The U.S. Environmental Protection Agency has awarded $30,000 to help educate Baltimore families about the risks to young children of lead poisoning, which despite progress made in reducing exposure over the years still affects nearly 3,000 youngsters across Maryland.
Shawn Garvin, EPA's Mid-Atlantic regional administrator, announced the grant Thursday at a press conference marking National Lead Poisoning Prevention Week. The funds go to Green & Healthy Home Initiative, the new name for the Baltimore-based Coalition to End Childhood Lead Poisoning.
The Maryland Department of the Environment announced last month that the number of lead-poisoned children in the state had fallen to a new low of 364 last year.
But the U.S. Centers for Disease Control and Prevention last year declared that the old threshold for defining lead poisoning was no longer valid because of research showing there is no safe level of exposure to the toxic metal, which can cause lasting learning and behavioral problems.
The CDC said health officials and providers ought to expand their efforts to encompass all children with as little lead in their systems as 5 micrograms per deciliter of blood, half the old threshold.
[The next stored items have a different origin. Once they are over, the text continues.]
==> src/rtl/set_job_responder.sv <==
// Queued set-job responder: requests {val, drive, dly} are buffered in a FIFO
// and applied to a registered output one at a time after their programmed delay.
//
// state | meaning
// IDLE  | no job in flight; pops the FIFO head when one is queued
// WAIT  | counting down the popped job's delay, applies it at cnt == 0
module set_job_responder #(
    parameter int DEPTH = 4,
    parameter int DLY_W = 4
) (
    input  logic                     clk,
    input  logic                     rst_n,
    input  logic                     req_valid,
    output logic                     req_ready,
    input  logic                     req_val,
    input  logic                     req_drive,
    input  logic [DLY_W-1:0]         req_dly,
    output logic                     out_val,
    output logic                     out_en,
    output logic                     done,
    output logic                     busy,
    output logic [$clog2(DEPTH):0]   level
);

    localparam int AW = $clog2(DEPTH);
    localparam int EW = DLY_W + 2;
    localparam logic [AW:0]      LVL_FULL = (AW + 1)'(DEPTH);
    localparam logic [AW:0]      LVL_ONE  = (AW + 1)'(1);
    localparam logic [AW-1:0]    PTR_ONE  = AW'(1);
    localparam logic [DLY_W-1:0] CNT_ONE  = DLY_W'(1);

    typedef enum logic {IDLE, WAIT} state_t;

    logic [EW-1:0]    mem [DEPTH];
    logic [AW-1:0]    wr_ptr;
    logic [AW-1:0]    rd_ptr;
    state_t           state;
    logic [DLY_W-1:0] cnt;
    logic             job_val;
    logic             job_drive;
    logic             push;
    logic             pop;

    // Ready depends on registered occupancy only, so a full FIFO refuses a
    // push even on the edge that frees an entry.
    assign req_ready = (level != LVL_FULL);
    assign push      = req_valid && req_ready;
    assign pop       = (state == IDLE) && (level != '0);
    assign busy      = (state != IDLE) || (level != '0);

    always_ff @(posedge clk) begin
        if (rst_n && push) begin
            mem[wr_ptr] <= {req_val, req_drive, req_dly};
        end
    end

    always_ff @(posedge clk) begin
        if (!rst_n) begin
            wr_ptr    <= '0;
            rd_ptr    <= '0;
            level     <= '0;
            state     <= IDLE;
            cnt       <= '0;
            job_val   <= 1'b0;
            job_drive <= 1'b0;
            out_val   <= 1'b0;
            out_en    <= 1'b0;
            done      <= 1'b0;
        end else begin
            done <= 1'b0;

            if (push) begin
                wr_ptr <= wr_ptr + PTR_ONE;
            end
            if (pop) begin
                rd_ptr <= rd_ptr + PTR_ONE;
            end
            case ({push, pop})
                2'b10:   level <= level + LVL_ONE;
                2'b01:   level <= level - LVL_ONE;
                default: level <= level;
            endcase

            case (state)
                IDLE: begin
                    if (pop) begin
                        {job_val, job_drive, cnt} <= mem[rd_ptr];
                        state <= WAIT;
                    end
                end
                WAIT: begin
                    if (cnt != '0) begin
                        cnt <= cnt - CNT_ONE;
                    end else begin
                        out_val <= job_val;
                        out_en  <= job_drive;
                        done    <= 1'b1;
                        state   <= IDLE;
                    end
                end
                default: state <= IDLE;
            endcase
        end
    end

endmodule
[src/rtl/usb_fs_rx.sv]
// usb_fs_rx
// Device-side USB full-speed receive engine. Oversamples the raw D+/D- pins
// at 48 MHz (4 samples per bit), recovers bit timing from D+ edges, hunts
// for SYNC, then NRZI-decodes, unstuffs and assembles bytes. It checks the
// PID and the CRC5/CRC16, and detects EOP.
//
// Ports:
//   clock48        48 MHz clock
//   reset          synchronous, active-high
//   usb_dp/usb_dn  raw pad inputs (asynchronous)
//   rx_active      high from SYNC match until packet end/abort
//   rx_pid         PID of the current packet (held until the next SYNC)
//   rx_pid_valid   1-cycle pulse when the PID byte passes its check
//   rx_data        byte following the PID (payload and CRC bytes)
//   rx_data_valid  1-cycle pulse per rx_data byte
//   rx_byte_count  bytes received including the PID, valid at rx_packet_end
//   rx_packet_end  1-cycle pulse when a packet terminates (EOP or abort)
//   rx_packet_ok   no error bits set at rx_packet_end
//   rx_error       {length, crc, stuff, pid}, sticky until the next SYNC
module usb_fs_rx #(
  parameter int MAX_PACKET_BYTES      = 1026,
  parameter int IDLE_BITS_AFTER_RESET = 8
) (
  input  logic        clock48,
  input  logic        reset,
  input  logic        usb_dp,
  input  logic        usb_dn,
  output logic        rx_active,
  output logic [3:0]  rx_pid,
  output logic        rx_pid_valid,
  output logic [7:0]  rx_data,
  output logic        rx_data_valid,
  output logic [10:0] rx_byte_count,
  output logic        rx_packet_end,
  output logic        rx_packet_ok,
  output logic [3:0]  rx_error
);

  localparam logic [2:0] S_WAIT_IDLE = 3'd0;
  localparam logic [2:0] S_HUNT      = 3'd1;
  localparam logic [2:0] S_PID       = 3'd2;
  localparam logic [2:0] S_BODY      = 3'd3;
  localparam logic [2:0] S_DISCARD   = 3'd4;

  localparam int IW = $clog2(IDLE_BITS_AFTER_RESET + 1);
  localparam logic [IW-1:0] IDLE_LAST  = IW'(IDLE_BITS_AFTER_RESET - 1);
  localparam logic [10:0]   BYTE_LIMIT = 11'(MAX_PACKET_BYTES + 1);

  logic          dp_meta, dp_sync, dn_meta, dn_sync, dp_prev;
  logic [1:0]    phase;
  logic [2:0]    state;
  logic [IW-1:0] idle_count;
  logic          rearm;
  logic          prev_level;
  logic [6:0]    hunt_shift;
  logic [2:0]    ones_count;
  logic [2:0]    bit_count;
  logic [6:0]    byte_shift;
  logic [4:0]    crc5;
  logic [15:0]   crc16;

  logic          sample, line_j, line_k, line_se0, nrzi_bit;
  logic          stuff_slot, byte_done;
  logic [7:0]    assembled;
  logic [4:0]    crc5_next;
  logic [15:0]   crc16_next;
  logic          eop_len_err, eop_crc_err;
  logic [3:0]    eop_error;

  // Two-flop synchronizers; dp_prev feeds the edge detector for clock recovery.
  always_ff @(posedge clock48) begin
    if (reset) begin
      dp_meta <= 1'b0;
      dp_sync <= 1'b0;
      dn_meta <= 1'b0;
      dn_sync <= 1'b0;
      dp_prev <= 1'b0;
    end else begin
      dp_meta <= usb_dp;
      dp_sync <= dp_meta;
      dn_meta <= usb_dn;
      dn_sync <= dn_meta;
      dp_prev <= dp_sync;
    end
  end

  // Every D+ edge realigns the phase, so the sample lands mid-to-late in the bit.
  always_ff @(posedge clock48) begin
    if (reset)                  phase <= 2'd0;
    else if (dp_sync != dp_prev) phase <= 2'd0;
    else                        phase <= phase + 2'd1;
  end

  assign sample     = (phase == 2'd2);
  assign line_j     = dp_sync & ~dn_sync;
  assign line_k     = ~dp_sync & dn_sync;
  assign line_se0   = ~(line_j | line_k);
  assign nrzi_bit   = (dp_sync == prev_level);
  assign stuff_slot = (ones_count == 3'd6);
  assign byte_done  = (bit_count == 3'd7);
  assign assembled  = {nrzi_bit, byte_shift};
  assign crc5_next  = {crc5[3:0], 1'b0} ^ ((nrzi_bit ^ crc5[4]) ? 5'b00101 : 5'b00000);
  assign crc16_next = {crc16[14:0], 1'b0} ^ ((nrzi_bit ^ crc16[15]) ? 16'h8005 : 16'h0000);

  // Length/CRC verdict for an SE0 seen while the packet is still live.
  // An EOP during the PID byte can never be a complete packet.
  always_comb begin
    eop_len_err = 1'b0;
    eop_crc_err = 1'b0;
    if (state == S_PID) begin
      eop_len_err = 1'b1;
    end else begin
      if (bit_count != 3'd0) eop_len_err = 1'b1;
      case (rx_pid[1:0])
        2'b01: begin
          if (rx_byte_count != 11'd3) eop_len_err = 1'b1;
          if (crc5 != 5'b01100)       eop_crc_err = 1'b1;
        end
        2'b11: begin
          if (rx_byte_count < 11'd3)  eop_len_err = 1'b1;
          if (crc16 != 16'h800D)      eop_crc_err = 1'b1;
        end
        default: begin
          if (rx_byte_count != 11'd1) eop_len_err = 1'b1;
        end
      endcase
    end
  end

  assign eop_error = rx_error | {eop_len_err, eop_crc_err, 2'b00};

  always_ff @(posedge clock48) begin
    if (reset) begin
      state         <= S_WAIT_IDLE;
      idle_count    <= '0;
      rearm         <= 1'b0;
      prev_level    <= 1'b1;
      hunt_shift    <= 7'h7F;
      ones_count    <= 3'd0;
      bit_count     <= 3'd0;
      byte_shift    <= 7'd0;
      crc5          <= 5'h1F;
      crc16         <= 16'hFFFF;
      rx_active     <= 1'b0;
      rx_pid        <= 4'd0;
      rx_pid_valid  <= 1'b0;
      rx_data       <= 8'd0;
      rx_data_valid <= 1'b0;
      rx_byte_count <= 11'd0;
      rx_packet_end <= 1'b0;
      rx_packet_ok  <= 1'b0;
      rx_error      <= 4'd0;
    end else begin
      rx_pid_valid  <= 1'b0;
      rx_data_valid <= 1'b0;
      rx_packet_end <= 1'b0;
      if (sample) begin
        case (state)
          // rearm lets the J that closes an EOP satisfy the idle requirement;
          // the trailing SE0 of that EOP must not cancel it.
          S_WAIT_IDLE: begin
            prev_level <= 1'b1;
            hunt_shift <= 7'h7F;
            if (line_j) begin
              if (rearm || idle_count == IDLE_LAST) begin
                state      <= S_HUNT;
                idle_count <= '0;
                rearm      <= 1'b0;
              end else begin
                idle_count <= idle_count + 1'b1;
              end
            end else if (!(rearm && line_se0)) begin
              idle_count <= '0;
              rearm      <= 1'b0;
            end
          end

          S_HUNT: begin
            if (line_se0) begin
              prev_level <= 1'b1;
              hunt_shift <= 7'h7F;
            end else begin
              prev_level <= dp_sync;
              hunt_shift <= {hunt_shift[5:0], nrzi_bit};
              if ({hunt_shift, nrzi_bit} == 8'h01) begin
                state         <= S_PID;
                rx_active     <= 1'b1;
                rx_error      <= 4'd0;
                rx_packet_ok  <= 1'b0;
                rx_byte_count <= 11'd0;
                ones_count    <= 3'd1;
                bit_count     <= 3'd0;
              end
            end
          end

          S_PID, S_BODY: begin
            if (line_se0) begin
              rx_packet_end <= 1'b1;
              rx_active     <= 1'b0;
              rx_error      <= eop_error;
              rx_packet_ok  <= ~|eop_error;
              state         <= S_WAIT_IDLE;
              rearm         <= 1'b1;
              idle_count    <= '0;
            end else begin
              prev_level <= dp_sync;
              if (stuff_slot) begin
                // Stuffed bit: dropped without touching byte alignment.
                ones_count <= 3'd0;
                if (nrzi_bit) begin
                  rx_error[1] <= 1'b1;
                  state       <= S_DISCARD;
                end
              end else begin
                ones_count <= nrzi_bit ? ones_count + 3'd1 : 3'd0;
                byte_shift <= assembled[7:1];
                bit_count  <= bit_count + 3'd1;
                if (state == S_BODY) begin
                  crc5  <= crc5_next;
                  crc16 <= crc16_next;
                end
                if (byte_done) begin
                  if (state == S_PID) begin
                    if (assembled[3:0] == ~assembled[7:4]) begin
                      rx_pid        <= assembled[3:0];
                      rx_pid_valid  <= 1'b1;
                      rx_byte_count <= 11'd1;
                      crc5          <= 5'h1F;
                      crc16         <= 16'hFFFF;
                      state         <= S_BODY;
                    end else begin
                      rx_error[0] <= 1'b1;
                      state       <= S_DISCARD;
                    end
                  end else if (rx_byte_count == BYTE_LIMIT - 11'd1) begin
                    rx_error[3]   <= 1'b1;
                    rx_byte_count <= BYTE_LIMIT;
                    state         <= S_DISCARD;
                  end else begin
                    rx_data       <= assembled;
                    rx_data_valid <= 1'b1;
                    rx_byte_count <= rx_byte_count + 11'd1;
                  end
                end
              end
            end
          end

          S_DISCARD: begin
            if (line_se0) begin
              rx_packet_end <= 1'b1;
              rx_active     <= 1'b0;
              rx_packet_ok  <= ~|rx_error;
              state         <= S_WAIT_IDLE;
              rearm         <= 1'b1;
              idle_count    <= '0;
            end
          end

          default: state <= S_WAIT_IDLE;
        endcase
      end
    end
  end

endmodule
Under the new CDC guideline, about 2,700 Maryland youngsters had harmful levels of lead in their blood last year. The vast majority are in Baltimore city, which has a large stock of older housing containing lead-based paint, the primary source of exposure. Lead paint was banned in the city in 1950 and nationwide in 1978.
“It is too early to declare victory in our fight to end childhood lead poisoning,” Ruth Ann Norton, executive director of the Green & Healthy Homes Initiative, said in a statement released Thursday.
In a statement last month in response to the MDE report, Norton had chided state officials for focusing on the old definition of lead poisoning and glossing over She also noted that testing children at risk for exposure to lead had slipped, with only 33 percent of city youngsters checked last year.
Despite the CDC recommendation to expand the focus on lead poisoning, the agency's funding to help communities like Baltimore identify and assist youngsters exposed to lead paint has been slashed.